Collected data
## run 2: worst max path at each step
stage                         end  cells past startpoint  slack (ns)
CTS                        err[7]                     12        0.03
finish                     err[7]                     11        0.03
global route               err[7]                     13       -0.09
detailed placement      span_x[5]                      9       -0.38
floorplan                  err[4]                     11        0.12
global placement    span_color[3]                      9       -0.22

The task
From the records above, copy every line that includes the word "global".

Result of the task
global route               err[7]                     13       -0.09
global placement    span_color[3]                      9       -0.22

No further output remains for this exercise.